WHAT THE TASK ASKS
From the records below, print exactly the lines starting at the one containing "r2r_slack_ns: 0.09" and ending at the one containing "reg2reg_depth: 6", ends included, and nothing else.

LISTED RECORDS
+ + + + + + +
## src/rtl/uart_cmd_rx.sv

```systemverilog
`default_nettype none
// ============================================================================
//  Module   : uart_cmd_rx
//  Brief    : 8N1 UART receiver with an ASCII command-line decoder.
//             Lines of the form  C|c <hex><hex> [CR] LF  produce an 8-bit
//             command code, presented with a level-held valid/ack handshake.
//             Optional stop-bit framing check, enabled by defining the
//             macro FRAME_CHECK_EN.
//  Revision : 1.0 - initial release
// ============================================================================
module uart_cmd_rx #(
    parameter int BAUD = 434            // clock cycles per bit, must be >= 8
) (
    input  logic       clk,
    input  logic       rst,
    input  logic       rx,
    output logic [7:0] command,
    output logic       cmd_valid,
    input  logic       cmd_ack,
    output logic       err,
    output logic [1:0] err_code,
    output logic       busy
);

    // ------------------------------------------------------------------------
    // Constants
    // ------------------------------------------------------------------------
    localparam int c_cnt_w = $clog2(BAUD);

    localparam logic [c_cnt_w-1:0] c_bit_last  = c_cnt_w'(BAUD - 1);
    localparam logic [c_cnt_w-1:0] c_half_last = c_cnt_w'((BAUD / 2) - 1);
`ifdef FRAME_CHECK_EN
    // Stop bit is sampled in its centre so it can be checked.
    localparam logic [c_cnt_w-1:0] c_stop_last = c_cnt_w'(BAUD - 1);
`else
    // Stop bit is not examined; release early so the next start edge is seen.
    localparam logic [c_cnt_w-1:0] c_stop_last = c_cnt_w'((BAUD / 2) - 1);
`endif

    localparam logic [1:0] c_err_frame   = 2'd0;
    localparam logic [1:0] c_err_syntax  = 2'd1;
    localparam logic [1:0] c_err_overrun = 2'd2;

    localparam logic [7:0] c_ch_lf    = 8'h0A;
    localparam logic [7:0] c_ch_cr    = 8'h0D;
    localparam logic [7:0] c_ch_upc   = 8'h43;   // 'C'
    localparam logic [7:0] c_ch_lowc  = 8'h63;   // 'c'

    // ------------------------------------------------------------------------
    // State encodings
    // ------------------------------------------------------------------------
    typedef enum logic [1:0] {
        R_IDLE  = 2'd0,
        R_START = 2'd1,
        R_DATA  = 2'd2,
        R_STOP  = 2'd3
    } rx_state_t;

    typedef enum logic [2:0] {
        P_IDLE    = 3'd0,
        P_HI      = 3'd1,
        P_LO      = 3'd2,
        P_END     = 3'd3,
        P_DISCARD = 3'd4
    } p_state_t;

    // ------------------------------------------------------------------------
    // Hex digit decode: returns {is_hex, nibble}
    // ------------------------------------------------------------------------
    function automatic logic [4:0] hex_decode(input logic [7:0] ch);
        logic [7:0] diff;
        logic [4:0] res;
        res  = 5'd0;
        diff = 8'd0;
        if (ch >= 8'h30 && ch <= 8'h39) begin
            diff = ch - 8'h30;
            res  = {1'b1, diff[3:0]};
        end else if (ch >= 8'h41 && ch <= 8'h46) begin
            diff = ch - 8'h37;
            res  = {1'b1, diff[3:0]};
        end else if (ch >= 8'h61 && ch <= 8'h66) begin
            diff = ch - 8'h57;
            res  = {1'b1, diff[3:0]};
        end
        return res;
    endfunction

    // ------------------------------------------------------------------------
    // Signals
    // ------------------------------------------------------------------------
    logic               rx_meta_q;
    logic               rx_sync_q;
    logic               rx_prev_q;
    logic               rx_fall;

    rx_state_t          r_state_q, r_state_d;
    logic [c_cnt_w-1:0] cnt_q, cnt_d;
    logic [2:0]         bit_idx_q, bit_idx_d;
    logic [7:0]         data_q, data_d;
    logic               byte_valid_q, byte_valid_d;
    logic               frame_err_q, frame_err_d;

    p_state_t           p_state_q, p_state_d;
    logic [3:0]         hi_q, hi_d;
    logic [3:0]         lo_q, lo_d;
    logic               cr_seen_q, cr_seen_d;
    logic [7:0]         command_q, command_d;
    logic               cmd_valid_q, cmd_valid_d;
    logic               err_q, err_d;
    logic [1:0]         err_code_q, err_code_d;

    logic [4:0]         hex;
    logic               commit;

    // ------------------------------------------------------------------------
    // Two-flop synchroniser plus one delay stage for falling-edge detection
    // ------------------------------------------------------------------------
    always_ff @(posedge clk) begin
        if (rst) begin
            rx_meta_q <= 1'b1;
            rx_sync_q <= 1'b1;
            rx_prev_q <= 1'b1;
        end else begin
            rx_meta_q <= rx;
            rx_sync_q <= rx_meta_q;
            rx_prev_q <= rx_sync_q;
        end
    end

    assign rx_fall = rx_prev_q & ~rx_sync_q;

    // ------------------------------------------------------------------------
    // Bit-level receiver state register
    // ------------------------------------------------------------------------
    always_ff @(posedge clk) begin
        if (rst) begin
            r_state_q    <= R_IDLE;
            cnt_q        <= '0;
            bit_idx_q    <= 3'd0;
            data_q       <= 8'd0;
            byte_valid_q <= 1'b0;
            frame_err_q  <= 1'b0;
        end else begin
            r_state_q    <= r_state_d;
            cnt_q        <= cnt_d;
            bit_idx_q    <= bit_idx_d;
            data_q       <= data_d;
            byte_valid_q <= byte_valid_d;
            frame_err_q  <= frame_err_d;
        end
    end

    // ------------------------------------------------------------------------
    // Bit-level receiver next state: start validation, LSB-first data, stop
    // ------------------------------------------------------------------------
    always_comb begin
        r_state_d    = r_state_q;
        cnt_d        = cnt_q + 1'b1;
        bit_idx_d    = bit_idx_q;
        data_d       = data_q;
        byte_valid_d = 1'b0;
        frame_err_d  = frame_err_q;

        case (r_state_q)
            R_IDLE: begin
                cnt_d     = '0;
                bit_idx_d = 3'd0;
                if (rx_fall) begin
                    r_state_d = R_START;
                end
            end
            R_START: begin
                if (cnt_q == c_half_last) begin
                    cnt_d = '0;
                    // A line that has returned high was only a glitch.
                    r_state_d = rx_sync_q ? R_IDLE : R_DATA;
                end
            end
            R_DATA: begin
                if (cnt_q == c_bit_last) begin
                    cnt_d     = '0;
                    data_d    = {rx_sync_q, data_q[7:1]};
                    bit_idx_d = bit_idx_q + 3'd1;
                    if (bit_idx_q == 3'd7) begin
                        r_state_d = R_STOP;
                    end
                end
            end
            R_STOP: begin
                if (cnt_q == c_stop_last) begin
                    cnt_d        = '0;
                    byte_valid_d = 1'b1;
`ifdef FRAME_CHECK_EN
                    frame_err_d  = ~rx_sync_q;
`else
                    frame_err_d  = 1'b0;
`endif
                    r_state_d    = R_IDLE;
                end
            end
            default: begin
                r_state_d = R_IDLE;
            end
        endcase
    end

    // ------------------------------------------------------------------------
    // Parser and output handshake registers
    // ------------------------------------------------------------------------
    always_ff @(posedge clk) begin
        if (rst) begin
            p_state_q   <= P_IDLE;
            hi_q        <= 4'd0;
            lo_q        <= 4'd0;
            cr_seen_q   <= 1'b0;
            command_q   <= 8'd0;
            cmd_valid_q <= 1'b0;
            err_q       <= 1'b0;
            err_code_q  <= 2'd0;
        end else begin
            p_state_q   <= p_state_d;
            hi_q        <= hi_d;
            lo_q        <= lo_d;
            cr_seen_q   <= cr_seen_d;
            command_q   <= command_d;
            cmd_valid_q <= cmd_valid_d;
            err_q       <= err_d;
            err_code_q  <= err_code_d;
        end
    end

    assign hex = hex_decode(data_q);

    // ------------------------------------------------------------------------
    // Line parser next state, error reporting and command commit/ack
    // ------------------------------------------------------------------------
    always_comb begin
        p_state_d   = p_state_q;
        hi_d        = hi_q;
        lo_d        = lo_q;
        cr_seen_d   = cr_seen_q;
        command_d   = command_q;
        cmd_valid_d = cmd_valid_q;
        err_d       = 1'b0;
        err_code_d  = err_code_q;
        commit      = 1'b0;

        if (byte_valid_q) begin
            if (frame_err_q) begin
                // A corrupt byte poisons the rest of the line.
                err_d      = 1'b1;
                err_code_d = c_err_frame;
                p_state_d  = P_DISCARD;
            end else begin
                case (p_state_q)
                    P_IDLE: begin
                        if (data_q == c_ch_upc || data_q == c_ch_lowc) begin
                            p_state_d = P_HI;
                        end else if (data_q != c_ch_lf && data_q != c_ch_cr) begin
                            err_d      = 1'b1;
                            err_code_d = c_err_syntax;
                            p_state_d  = P_DISCARD;
                        end
                    end
                    P_HI: begin
                        if (hex[4]) begin
                            hi_d      = hex[3:0];
                            p_state_d = P_LO;
                        end else begin
                            err_d      = 1'b1;
                            err_code_d = c_err_syntax;
                            // An early LF still terminates the line.
                            p_state_d  = (data_q == c_ch_lf) ? P_IDLE : P_DISCARD;
                        end
                    end
                    P_LO: begin
                        if (hex[4]) begin
                            lo_d      = hex[3:0];
                            cr_seen_d = 1'b0;
                            p_state_d = P_END;
                        end else begin
                            err_d      = 1'b1;
                            err_code_d = c_err_syntax;
                            p_state_d  = (data_q == c_ch_lf) ? P_IDLE : P_DISCARD;
                        end
                    end
                    P_END: begin
                        if (data_q == c_ch_lf) begin
                            commit    = 1'b1;
                            p_state_d = P_IDLE;
                        end else if (data_q == c_ch_cr && !cr_seen_q) begin
                            cr_seen_d = 1'b1;
                        end else begin
                            err_d      = 1'b1;
                            err_code_d = c_err_syntax;
                            p_state_d  = P_DISCARD;
                        end
                    end
                    P_DISCARD: begin
                        if (data_q == c_ch_lf) begin
                            p_state_d = P_IDLE;
                        end
                    end
                    default: begin
                        p_state_d = P_IDLE;
                    end
                endcase
            end
        end

        // An ack in the commit cycle frees the slot for the new code.
        if (commit) begin
            if (!cmd_valid_q || cmd_ack) begin
                command_d   = {hi_q, lo_q};
                cmd_valid_d = 1'b1;
            end else begin
                err_d      = 1'b1;
                err_code_d = c_err_overrun;
            end
        end else if (cmd_ack) begin
            cmd_valid_d = 1'b0;
        end
    end

    assign command   = command_q;
    assign cmd_valid = cmd_valid_q;
    assign err       = err_q;
    assign err_code  = err_code_q;
    assign busy      = (p_state_q != P_IDLE);

endmodule
`default_nettype wire

```
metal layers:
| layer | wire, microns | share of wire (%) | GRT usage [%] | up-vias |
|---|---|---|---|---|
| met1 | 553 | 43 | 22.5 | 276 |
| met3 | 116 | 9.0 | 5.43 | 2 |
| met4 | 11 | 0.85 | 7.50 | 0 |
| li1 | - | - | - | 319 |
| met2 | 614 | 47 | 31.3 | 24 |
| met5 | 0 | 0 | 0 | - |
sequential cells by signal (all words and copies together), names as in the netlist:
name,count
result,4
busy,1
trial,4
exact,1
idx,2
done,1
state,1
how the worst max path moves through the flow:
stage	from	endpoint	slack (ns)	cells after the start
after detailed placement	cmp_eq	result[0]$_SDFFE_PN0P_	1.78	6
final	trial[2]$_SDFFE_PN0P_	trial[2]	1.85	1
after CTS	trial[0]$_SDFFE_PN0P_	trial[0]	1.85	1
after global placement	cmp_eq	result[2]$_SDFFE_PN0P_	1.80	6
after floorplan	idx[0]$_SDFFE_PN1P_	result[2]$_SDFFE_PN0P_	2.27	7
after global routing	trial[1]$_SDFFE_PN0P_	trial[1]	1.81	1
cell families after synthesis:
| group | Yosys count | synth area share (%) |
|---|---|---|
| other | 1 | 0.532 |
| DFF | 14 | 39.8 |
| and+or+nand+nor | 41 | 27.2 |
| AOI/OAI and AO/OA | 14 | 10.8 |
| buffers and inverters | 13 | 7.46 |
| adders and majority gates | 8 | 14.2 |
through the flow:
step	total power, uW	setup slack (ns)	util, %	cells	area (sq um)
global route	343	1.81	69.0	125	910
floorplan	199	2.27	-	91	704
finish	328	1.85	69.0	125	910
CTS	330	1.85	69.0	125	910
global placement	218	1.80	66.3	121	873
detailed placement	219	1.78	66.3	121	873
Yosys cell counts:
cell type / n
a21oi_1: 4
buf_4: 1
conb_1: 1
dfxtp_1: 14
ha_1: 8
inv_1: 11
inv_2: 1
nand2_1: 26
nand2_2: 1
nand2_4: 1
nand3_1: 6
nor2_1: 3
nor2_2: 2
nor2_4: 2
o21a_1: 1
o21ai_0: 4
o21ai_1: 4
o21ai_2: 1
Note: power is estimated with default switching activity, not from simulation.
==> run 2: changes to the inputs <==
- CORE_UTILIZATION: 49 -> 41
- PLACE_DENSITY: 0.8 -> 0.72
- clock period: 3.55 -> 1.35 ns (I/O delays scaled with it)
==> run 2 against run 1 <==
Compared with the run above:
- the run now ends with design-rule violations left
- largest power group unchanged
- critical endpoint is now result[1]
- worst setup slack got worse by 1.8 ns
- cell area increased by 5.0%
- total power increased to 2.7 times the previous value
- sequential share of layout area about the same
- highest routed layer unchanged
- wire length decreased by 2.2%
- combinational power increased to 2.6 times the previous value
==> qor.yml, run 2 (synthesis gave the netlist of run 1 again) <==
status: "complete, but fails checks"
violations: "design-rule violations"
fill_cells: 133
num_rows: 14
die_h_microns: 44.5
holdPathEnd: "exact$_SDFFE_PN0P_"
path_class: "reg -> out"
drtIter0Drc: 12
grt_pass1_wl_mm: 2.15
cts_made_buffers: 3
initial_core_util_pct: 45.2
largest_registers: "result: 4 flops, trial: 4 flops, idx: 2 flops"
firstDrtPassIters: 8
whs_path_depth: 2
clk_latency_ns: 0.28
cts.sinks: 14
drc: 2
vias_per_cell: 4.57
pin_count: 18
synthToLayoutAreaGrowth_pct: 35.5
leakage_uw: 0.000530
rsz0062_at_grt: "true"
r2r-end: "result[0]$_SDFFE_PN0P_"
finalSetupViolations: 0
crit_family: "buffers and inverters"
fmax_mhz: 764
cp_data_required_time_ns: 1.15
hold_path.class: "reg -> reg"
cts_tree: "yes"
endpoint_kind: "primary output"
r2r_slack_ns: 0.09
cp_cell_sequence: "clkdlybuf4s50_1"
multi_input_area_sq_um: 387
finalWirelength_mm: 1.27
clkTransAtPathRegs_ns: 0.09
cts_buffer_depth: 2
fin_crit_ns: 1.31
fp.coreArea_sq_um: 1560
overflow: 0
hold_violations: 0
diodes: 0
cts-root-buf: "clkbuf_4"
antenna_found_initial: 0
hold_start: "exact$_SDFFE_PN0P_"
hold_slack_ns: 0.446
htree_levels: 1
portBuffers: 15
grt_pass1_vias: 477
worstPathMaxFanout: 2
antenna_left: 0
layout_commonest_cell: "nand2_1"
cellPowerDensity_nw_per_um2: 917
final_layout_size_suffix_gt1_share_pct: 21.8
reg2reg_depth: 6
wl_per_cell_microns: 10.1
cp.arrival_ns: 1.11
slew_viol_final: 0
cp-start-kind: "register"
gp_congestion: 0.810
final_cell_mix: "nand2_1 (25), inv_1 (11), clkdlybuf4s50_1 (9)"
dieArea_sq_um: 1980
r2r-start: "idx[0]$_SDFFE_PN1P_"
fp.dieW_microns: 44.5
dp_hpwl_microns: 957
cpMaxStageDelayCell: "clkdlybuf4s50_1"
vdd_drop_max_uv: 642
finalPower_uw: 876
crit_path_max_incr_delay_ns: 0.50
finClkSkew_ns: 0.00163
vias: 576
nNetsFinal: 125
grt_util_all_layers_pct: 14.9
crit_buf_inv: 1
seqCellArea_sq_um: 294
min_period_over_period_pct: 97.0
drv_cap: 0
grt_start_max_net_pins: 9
[src/flat_wrapper.sv]
// flat-port wrapper written by rule: the top's interface ports become plain ports
module load_store_unit_flat 
  (clk, rst, bus_req_valid, bus_req_we, bus_req_funct3, bus_req_addr, bus_req_wdata, bus_mem_read_data, bus_req_ready, bus_resp_valid, bus_resp_rdata, bus_resp_fault, bus_mem_addr, bus_mem_write_data, bus_mem_read, bus_mem_write);
  load_store_unit_if bus_i ();
  input  logic clk;
  input  logic rst;
  input wire logic [$bits(bus_i.req_valid)-1:0] bus_req_valid;
  input wire logic [$bits(bus_i.req_we)-1:0] bus_req_we;
  input wire logic [$bits(bus_i.req_funct3)-1:0] bus_req_funct3;
  input wire logic [$bits(bus_i.req_addr)-1:0] bus_req_addr;
  input wire logic [$bits(bus_i.req_wdata)-1:0] bus_req_wdata;
  input wire logic [$bits(bus_i.mem_read_data)-1:0] bus_mem_read_data;
  output wire logic [$bits(bus_i.req_ready)-1:0] bus_req_ready;
  output wire logic [$bits(bus_i.resp_valid)-1:0] bus_resp_valid;
  output wire logic [$bits(bus_i.resp_rdata)-1:0] bus_resp_rdata;
  output wire logic [$bits(bus_i.resp_fault)-1:0] bus_resp_fault;
  output wire logic [$bits(bus_i.mem_addr)-1:0] bus_mem_addr;
  output wire logic [$bits(bus_i.mem_write_data)-1:0] bus_mem_write_data;
  output wire logic [$bits(bus_i.mem_read)-1:0] bus_mem_read;
  output wire logic [$bits(bus_i.mem_write)-1:0] bus_mem_write;
  assign bus_i.req_valid = bus_req_valid;
  assign bus_i.req_we = bus_req_we;
  assign bus_i.req_funct3 = bus_req_funct3;
  assign bus_i.req_addr = bus_req_addr;
  assign bus_i.req_wdata = bus_req_wdata;
  assign bus_i.mem_read_data = bus_mem_read_data;
  assign bus_req_ready = bus_i.req_ready;
  assign bus_resp_valid = bus_i.resp_valid;
  assign bus_resp_rdata = bus_i.resp_rdata;
  assign bus_resp_fault = bus_i.resp_fault;
  assign bus_mem_addr = bus_i.mem_addr;
  assign bus_mem_write_data = bus_i.mem_write_data;
  assign bus_mem_read = bus_i.mem_read;
  assign bus_mem_write = bus_i.mem_write;
  load_store_unit u_core (.clk(clk), .rst(rst), .bus(bus_i));
endmodule
[config.mk]
export PLATFORM = sky130hd
export DESIGN_NAME = load_store_unit_flat
export DESIGN_NICKNAME = d
export VERILOG_FILES = /design/src/rtl/load_store_unit_if.sv /design/src/rtl/load_store_unit.sv /design/src/flat_wrapper.sv
export SDC_FILE = /design/constraint.sdc
export NUM_CORES = 1
export LEC_CHECK = 0
export CELL_PAD_IN_SITES_DETAIL_PLACEMENT = 0
export CELL_PAD_IN_SITES_GLOBAL_PLACEMENT = 2
export CORE_ASPECT_RATIO = 1.75
export CORE_MARGIN = 10
export CORE_UTILIZATION = 24
export CTS_CLUSTER_DIAMETER = 80
export CTS_CLUSTER_SIZE = 12
export DETAILED_ROUTE_END_ITERATION = 7
export PLACE_DENSITY_LB_ADDON = 0.1
export SLEW_MARGIN = 20
export SYNTH_ARGS = -nofsm -noshare
export SYNTH_HDL_FRONTEND = slang
export SYNTH_SLANG_ARGS = --single-unit
[constraint.sdc]
create_clock -name clk -period 1.9 [get_ports clk]
set_input_delay 0.19 -clock clk [delete_from_list [all_inputs] [get_ports clk]]
set_output_delay 0.19 -clock clk [all_outputs]
set_load 0.01 [all_outputs]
+ + + + + + +
WRITTEN RESPONSE
r2r_slack_ns: 0.09
cp_cell_sequence: "clkdlybuf4s50_1"
multi_input_area_sq_um: 387
finalWirelength_mm: 1.27
clkTransAtPathRegs_ns: 0.09
cts_buffer_depth: 2
fin_crit_ns: 1.31
fp.coreArea_sq_um: 1560
overflow: 0
hold_violations: 0
diodes: 0
cts-root-buf: "clkbuf_4"
antenna_found_initial: 0
hold_start: "exact$_SDFFE_PN0P_"
hold_slack_ns: 0.446
htree_levels: 1
portBuffers: 15
grt_pass1_vias: 477
worstPathMaxFanout: 2
antenna_left: 0
layout_commonest_cell: "nand2_1"
cellPowerDensity_nw_per_um2: 917
final_layout_size_suffix_gt1_share_pct: 21.8
reg2reg_depth: 6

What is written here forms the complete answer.